## EXERCISE DATA
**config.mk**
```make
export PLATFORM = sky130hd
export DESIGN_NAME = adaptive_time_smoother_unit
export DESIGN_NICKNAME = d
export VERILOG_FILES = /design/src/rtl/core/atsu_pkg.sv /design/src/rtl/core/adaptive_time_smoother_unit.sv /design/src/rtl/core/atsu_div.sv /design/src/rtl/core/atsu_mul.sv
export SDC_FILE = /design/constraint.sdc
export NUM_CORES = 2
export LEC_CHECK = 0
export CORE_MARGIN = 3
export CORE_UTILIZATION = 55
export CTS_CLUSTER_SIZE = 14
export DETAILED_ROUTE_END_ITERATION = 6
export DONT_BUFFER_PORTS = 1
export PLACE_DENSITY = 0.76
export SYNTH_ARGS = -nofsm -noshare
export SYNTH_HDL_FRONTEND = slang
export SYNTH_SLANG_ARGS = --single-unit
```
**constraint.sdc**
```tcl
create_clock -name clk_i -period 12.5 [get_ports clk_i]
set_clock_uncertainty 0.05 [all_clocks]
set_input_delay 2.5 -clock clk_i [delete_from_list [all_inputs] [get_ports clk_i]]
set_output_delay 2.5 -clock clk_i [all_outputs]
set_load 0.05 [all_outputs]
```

==

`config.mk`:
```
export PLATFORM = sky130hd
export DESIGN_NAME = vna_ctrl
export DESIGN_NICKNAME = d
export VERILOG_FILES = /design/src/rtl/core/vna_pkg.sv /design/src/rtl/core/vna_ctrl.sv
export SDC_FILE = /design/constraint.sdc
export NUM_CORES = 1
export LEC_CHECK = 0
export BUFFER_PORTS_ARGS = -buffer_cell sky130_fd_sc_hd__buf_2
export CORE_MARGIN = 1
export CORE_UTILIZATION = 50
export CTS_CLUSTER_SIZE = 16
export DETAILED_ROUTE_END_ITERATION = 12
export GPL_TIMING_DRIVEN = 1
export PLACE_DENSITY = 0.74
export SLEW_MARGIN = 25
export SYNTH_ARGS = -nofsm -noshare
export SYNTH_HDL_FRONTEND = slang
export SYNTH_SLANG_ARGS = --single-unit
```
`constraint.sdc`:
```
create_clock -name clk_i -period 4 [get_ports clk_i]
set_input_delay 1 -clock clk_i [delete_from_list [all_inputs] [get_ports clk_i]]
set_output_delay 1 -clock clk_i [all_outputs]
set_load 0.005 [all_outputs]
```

==

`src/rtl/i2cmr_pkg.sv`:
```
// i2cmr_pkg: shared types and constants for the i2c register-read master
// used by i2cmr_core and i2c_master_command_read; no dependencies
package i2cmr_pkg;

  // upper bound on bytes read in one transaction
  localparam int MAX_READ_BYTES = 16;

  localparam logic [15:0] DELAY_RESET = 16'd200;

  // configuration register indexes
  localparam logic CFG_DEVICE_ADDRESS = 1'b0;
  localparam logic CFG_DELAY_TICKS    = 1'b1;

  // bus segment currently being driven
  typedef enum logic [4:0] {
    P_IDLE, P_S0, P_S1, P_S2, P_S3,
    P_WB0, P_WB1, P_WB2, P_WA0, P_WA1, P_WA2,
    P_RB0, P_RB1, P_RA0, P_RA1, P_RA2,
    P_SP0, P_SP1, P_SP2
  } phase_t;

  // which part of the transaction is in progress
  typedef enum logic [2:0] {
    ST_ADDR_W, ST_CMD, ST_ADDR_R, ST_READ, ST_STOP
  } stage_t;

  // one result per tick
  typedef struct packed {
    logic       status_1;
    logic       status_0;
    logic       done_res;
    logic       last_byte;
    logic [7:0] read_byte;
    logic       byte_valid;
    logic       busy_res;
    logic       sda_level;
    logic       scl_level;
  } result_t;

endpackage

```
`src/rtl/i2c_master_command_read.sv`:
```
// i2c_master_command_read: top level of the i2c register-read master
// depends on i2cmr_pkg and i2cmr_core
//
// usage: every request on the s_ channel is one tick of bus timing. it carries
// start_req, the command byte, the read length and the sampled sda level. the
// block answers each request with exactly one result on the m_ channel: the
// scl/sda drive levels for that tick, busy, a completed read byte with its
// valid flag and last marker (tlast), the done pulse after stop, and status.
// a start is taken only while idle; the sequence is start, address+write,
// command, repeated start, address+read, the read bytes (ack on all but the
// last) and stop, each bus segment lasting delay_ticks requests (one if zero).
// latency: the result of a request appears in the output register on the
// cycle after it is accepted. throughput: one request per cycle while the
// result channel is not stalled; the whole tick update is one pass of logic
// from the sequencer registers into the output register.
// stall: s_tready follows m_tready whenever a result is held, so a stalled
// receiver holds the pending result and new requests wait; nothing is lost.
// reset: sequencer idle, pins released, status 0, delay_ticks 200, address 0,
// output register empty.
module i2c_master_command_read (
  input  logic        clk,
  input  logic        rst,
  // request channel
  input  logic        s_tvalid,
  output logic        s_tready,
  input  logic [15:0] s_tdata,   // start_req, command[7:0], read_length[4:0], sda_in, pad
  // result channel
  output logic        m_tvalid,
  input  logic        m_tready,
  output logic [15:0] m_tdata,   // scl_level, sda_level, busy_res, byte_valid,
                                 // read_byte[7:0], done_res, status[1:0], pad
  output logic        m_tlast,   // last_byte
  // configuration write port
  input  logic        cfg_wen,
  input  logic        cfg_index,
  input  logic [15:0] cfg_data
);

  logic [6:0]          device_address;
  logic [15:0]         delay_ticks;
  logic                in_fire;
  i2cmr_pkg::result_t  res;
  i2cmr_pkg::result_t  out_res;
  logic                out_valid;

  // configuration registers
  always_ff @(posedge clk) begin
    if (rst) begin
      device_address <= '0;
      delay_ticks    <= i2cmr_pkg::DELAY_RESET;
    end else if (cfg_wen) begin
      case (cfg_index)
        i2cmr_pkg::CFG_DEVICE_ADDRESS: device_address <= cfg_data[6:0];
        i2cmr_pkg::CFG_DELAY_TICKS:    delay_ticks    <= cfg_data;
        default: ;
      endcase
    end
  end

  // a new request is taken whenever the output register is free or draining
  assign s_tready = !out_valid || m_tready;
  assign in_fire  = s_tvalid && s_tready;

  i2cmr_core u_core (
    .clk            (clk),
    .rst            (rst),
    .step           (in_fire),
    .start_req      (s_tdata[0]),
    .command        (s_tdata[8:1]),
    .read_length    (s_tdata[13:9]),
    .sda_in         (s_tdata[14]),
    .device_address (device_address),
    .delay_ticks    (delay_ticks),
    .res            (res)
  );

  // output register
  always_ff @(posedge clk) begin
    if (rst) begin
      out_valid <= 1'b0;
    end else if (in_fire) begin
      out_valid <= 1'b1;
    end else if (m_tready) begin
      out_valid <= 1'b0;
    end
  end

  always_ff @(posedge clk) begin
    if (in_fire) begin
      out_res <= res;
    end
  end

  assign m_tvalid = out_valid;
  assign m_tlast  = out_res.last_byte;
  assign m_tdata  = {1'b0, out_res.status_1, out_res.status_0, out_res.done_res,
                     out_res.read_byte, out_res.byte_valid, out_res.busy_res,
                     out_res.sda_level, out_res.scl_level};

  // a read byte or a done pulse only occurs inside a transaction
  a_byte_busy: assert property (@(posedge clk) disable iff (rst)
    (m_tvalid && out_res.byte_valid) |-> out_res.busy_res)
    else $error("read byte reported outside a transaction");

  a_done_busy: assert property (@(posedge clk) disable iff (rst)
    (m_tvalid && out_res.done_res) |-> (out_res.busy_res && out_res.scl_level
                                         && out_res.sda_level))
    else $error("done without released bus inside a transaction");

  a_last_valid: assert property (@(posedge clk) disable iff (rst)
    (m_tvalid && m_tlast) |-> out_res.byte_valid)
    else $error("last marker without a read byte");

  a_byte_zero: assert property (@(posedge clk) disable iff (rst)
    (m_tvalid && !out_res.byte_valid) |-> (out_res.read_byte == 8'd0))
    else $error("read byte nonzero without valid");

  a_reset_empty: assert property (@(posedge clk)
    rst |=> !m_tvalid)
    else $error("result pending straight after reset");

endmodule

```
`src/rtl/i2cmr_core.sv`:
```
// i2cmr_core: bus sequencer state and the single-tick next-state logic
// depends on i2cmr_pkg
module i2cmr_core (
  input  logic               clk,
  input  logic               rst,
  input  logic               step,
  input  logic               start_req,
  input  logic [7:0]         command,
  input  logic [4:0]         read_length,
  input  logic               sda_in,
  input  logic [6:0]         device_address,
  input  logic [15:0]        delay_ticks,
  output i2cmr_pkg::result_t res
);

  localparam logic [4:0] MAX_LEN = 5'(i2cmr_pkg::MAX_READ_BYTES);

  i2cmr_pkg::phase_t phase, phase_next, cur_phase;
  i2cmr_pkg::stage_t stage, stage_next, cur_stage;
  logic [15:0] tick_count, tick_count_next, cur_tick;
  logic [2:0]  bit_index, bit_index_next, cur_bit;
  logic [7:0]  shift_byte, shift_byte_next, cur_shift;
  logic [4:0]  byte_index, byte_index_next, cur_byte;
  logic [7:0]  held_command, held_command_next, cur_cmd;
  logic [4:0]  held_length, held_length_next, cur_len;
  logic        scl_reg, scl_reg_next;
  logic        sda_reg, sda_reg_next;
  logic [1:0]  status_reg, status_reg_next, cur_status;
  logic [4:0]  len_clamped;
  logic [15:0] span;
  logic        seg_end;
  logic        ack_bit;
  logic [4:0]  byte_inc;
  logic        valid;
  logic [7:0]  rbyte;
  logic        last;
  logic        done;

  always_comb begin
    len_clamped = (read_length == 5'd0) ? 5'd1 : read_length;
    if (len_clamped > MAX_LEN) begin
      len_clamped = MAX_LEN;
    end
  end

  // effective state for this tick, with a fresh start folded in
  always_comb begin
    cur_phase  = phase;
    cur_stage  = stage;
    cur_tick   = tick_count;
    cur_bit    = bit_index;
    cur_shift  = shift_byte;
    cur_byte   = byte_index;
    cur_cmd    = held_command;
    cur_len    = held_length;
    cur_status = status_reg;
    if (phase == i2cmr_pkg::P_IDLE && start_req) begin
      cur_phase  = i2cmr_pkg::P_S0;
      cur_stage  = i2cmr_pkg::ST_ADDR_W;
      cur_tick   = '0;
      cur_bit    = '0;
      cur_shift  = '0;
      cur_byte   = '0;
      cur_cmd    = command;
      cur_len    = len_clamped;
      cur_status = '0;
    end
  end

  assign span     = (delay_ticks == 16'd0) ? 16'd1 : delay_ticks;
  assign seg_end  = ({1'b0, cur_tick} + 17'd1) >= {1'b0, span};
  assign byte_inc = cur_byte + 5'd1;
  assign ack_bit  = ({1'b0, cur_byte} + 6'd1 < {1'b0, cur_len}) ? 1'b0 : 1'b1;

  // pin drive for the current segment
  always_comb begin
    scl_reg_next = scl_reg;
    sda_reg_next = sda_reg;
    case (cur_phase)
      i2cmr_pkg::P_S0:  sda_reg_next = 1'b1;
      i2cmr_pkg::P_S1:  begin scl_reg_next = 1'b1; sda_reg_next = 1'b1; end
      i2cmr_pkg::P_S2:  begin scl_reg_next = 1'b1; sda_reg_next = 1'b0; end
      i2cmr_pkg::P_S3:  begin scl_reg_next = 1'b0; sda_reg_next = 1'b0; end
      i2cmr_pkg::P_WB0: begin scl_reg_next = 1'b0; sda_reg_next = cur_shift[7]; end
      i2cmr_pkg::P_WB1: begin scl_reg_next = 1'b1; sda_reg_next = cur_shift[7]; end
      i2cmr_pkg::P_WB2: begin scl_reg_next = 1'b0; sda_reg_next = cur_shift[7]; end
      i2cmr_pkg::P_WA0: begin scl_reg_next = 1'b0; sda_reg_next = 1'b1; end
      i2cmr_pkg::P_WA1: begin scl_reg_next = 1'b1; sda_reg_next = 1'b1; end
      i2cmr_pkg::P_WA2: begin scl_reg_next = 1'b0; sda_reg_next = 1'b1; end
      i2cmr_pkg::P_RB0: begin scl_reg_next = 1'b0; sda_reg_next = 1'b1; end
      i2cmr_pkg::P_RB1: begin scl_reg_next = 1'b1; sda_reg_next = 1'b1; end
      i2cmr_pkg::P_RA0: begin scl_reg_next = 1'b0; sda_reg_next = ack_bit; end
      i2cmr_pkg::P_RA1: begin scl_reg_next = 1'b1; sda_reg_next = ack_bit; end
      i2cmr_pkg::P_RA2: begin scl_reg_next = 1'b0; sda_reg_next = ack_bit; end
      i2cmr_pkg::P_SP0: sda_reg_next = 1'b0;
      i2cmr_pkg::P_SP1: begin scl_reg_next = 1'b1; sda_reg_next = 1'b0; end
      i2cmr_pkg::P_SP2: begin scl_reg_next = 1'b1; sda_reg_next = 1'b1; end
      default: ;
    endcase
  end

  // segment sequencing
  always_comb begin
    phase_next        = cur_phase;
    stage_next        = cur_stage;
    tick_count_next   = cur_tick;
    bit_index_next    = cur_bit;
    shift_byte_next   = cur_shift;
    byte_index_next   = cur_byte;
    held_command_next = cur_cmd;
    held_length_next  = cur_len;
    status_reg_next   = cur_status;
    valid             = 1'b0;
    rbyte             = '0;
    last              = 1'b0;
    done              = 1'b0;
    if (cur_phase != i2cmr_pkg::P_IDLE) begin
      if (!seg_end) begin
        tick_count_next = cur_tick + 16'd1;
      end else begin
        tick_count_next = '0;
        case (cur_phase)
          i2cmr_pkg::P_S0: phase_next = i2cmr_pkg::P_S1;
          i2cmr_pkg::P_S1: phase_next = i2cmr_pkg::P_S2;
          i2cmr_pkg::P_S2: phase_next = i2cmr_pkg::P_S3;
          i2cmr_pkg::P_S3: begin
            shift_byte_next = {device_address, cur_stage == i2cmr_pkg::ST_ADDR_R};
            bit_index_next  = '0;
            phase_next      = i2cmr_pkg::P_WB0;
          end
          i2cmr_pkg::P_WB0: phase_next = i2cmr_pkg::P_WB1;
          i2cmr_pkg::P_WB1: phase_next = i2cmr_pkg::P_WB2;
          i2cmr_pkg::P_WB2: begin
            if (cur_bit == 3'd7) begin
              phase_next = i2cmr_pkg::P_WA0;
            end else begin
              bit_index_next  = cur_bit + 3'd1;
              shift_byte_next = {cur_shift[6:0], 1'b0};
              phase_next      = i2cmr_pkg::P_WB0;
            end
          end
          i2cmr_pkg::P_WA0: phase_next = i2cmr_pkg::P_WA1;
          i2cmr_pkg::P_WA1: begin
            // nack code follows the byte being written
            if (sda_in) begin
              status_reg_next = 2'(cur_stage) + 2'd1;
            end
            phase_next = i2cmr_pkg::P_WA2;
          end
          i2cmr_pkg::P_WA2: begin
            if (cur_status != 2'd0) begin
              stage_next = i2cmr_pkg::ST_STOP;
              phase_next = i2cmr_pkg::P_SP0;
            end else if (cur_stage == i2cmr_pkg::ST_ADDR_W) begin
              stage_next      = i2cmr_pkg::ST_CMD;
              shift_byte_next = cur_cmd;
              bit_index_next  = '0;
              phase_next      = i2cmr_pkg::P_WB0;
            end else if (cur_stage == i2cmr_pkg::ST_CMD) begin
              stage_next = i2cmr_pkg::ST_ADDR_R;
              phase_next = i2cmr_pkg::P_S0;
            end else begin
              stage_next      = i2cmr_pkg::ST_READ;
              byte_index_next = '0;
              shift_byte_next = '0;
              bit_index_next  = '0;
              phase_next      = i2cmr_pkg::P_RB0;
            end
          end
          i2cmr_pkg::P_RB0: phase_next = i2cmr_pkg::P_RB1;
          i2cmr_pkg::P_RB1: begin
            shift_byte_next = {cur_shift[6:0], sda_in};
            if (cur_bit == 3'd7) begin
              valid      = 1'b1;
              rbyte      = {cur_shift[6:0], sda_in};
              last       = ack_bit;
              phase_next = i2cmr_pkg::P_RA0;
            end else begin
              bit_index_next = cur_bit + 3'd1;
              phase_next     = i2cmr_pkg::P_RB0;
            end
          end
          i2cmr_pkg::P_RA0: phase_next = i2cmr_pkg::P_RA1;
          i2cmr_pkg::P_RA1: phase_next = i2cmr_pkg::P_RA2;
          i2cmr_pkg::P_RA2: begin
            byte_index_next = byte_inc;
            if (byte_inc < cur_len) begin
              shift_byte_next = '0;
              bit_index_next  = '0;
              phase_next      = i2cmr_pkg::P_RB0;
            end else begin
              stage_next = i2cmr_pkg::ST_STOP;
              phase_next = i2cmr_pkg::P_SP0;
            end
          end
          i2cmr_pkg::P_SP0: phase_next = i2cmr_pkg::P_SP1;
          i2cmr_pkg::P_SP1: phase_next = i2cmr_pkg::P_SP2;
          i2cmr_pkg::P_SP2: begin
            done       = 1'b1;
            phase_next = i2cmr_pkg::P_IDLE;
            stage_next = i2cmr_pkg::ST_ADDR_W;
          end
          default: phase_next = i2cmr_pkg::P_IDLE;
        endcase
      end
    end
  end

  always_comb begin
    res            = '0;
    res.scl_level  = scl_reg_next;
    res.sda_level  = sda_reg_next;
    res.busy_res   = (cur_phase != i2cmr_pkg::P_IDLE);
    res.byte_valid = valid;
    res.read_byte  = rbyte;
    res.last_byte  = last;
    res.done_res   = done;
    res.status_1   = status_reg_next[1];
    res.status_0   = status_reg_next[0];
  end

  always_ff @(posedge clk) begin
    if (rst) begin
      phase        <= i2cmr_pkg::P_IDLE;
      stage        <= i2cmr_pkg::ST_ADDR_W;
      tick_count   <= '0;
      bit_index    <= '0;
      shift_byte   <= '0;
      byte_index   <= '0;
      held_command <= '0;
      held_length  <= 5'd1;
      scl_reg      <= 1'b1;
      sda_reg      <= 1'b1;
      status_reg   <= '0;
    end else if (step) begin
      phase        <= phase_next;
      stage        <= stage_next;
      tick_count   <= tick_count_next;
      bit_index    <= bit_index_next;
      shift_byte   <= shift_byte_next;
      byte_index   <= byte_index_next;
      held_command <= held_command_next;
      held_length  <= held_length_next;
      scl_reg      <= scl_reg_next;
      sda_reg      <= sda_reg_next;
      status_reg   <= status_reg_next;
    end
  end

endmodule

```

## WORK REQUIRED
Copy each line in the entries above where "only" turns up.

## WRITTEN SOLUTION
// a start is taken only while idle; the sequence is start, address+write,
  // a read byte or a done pulse only occurs inside a transaction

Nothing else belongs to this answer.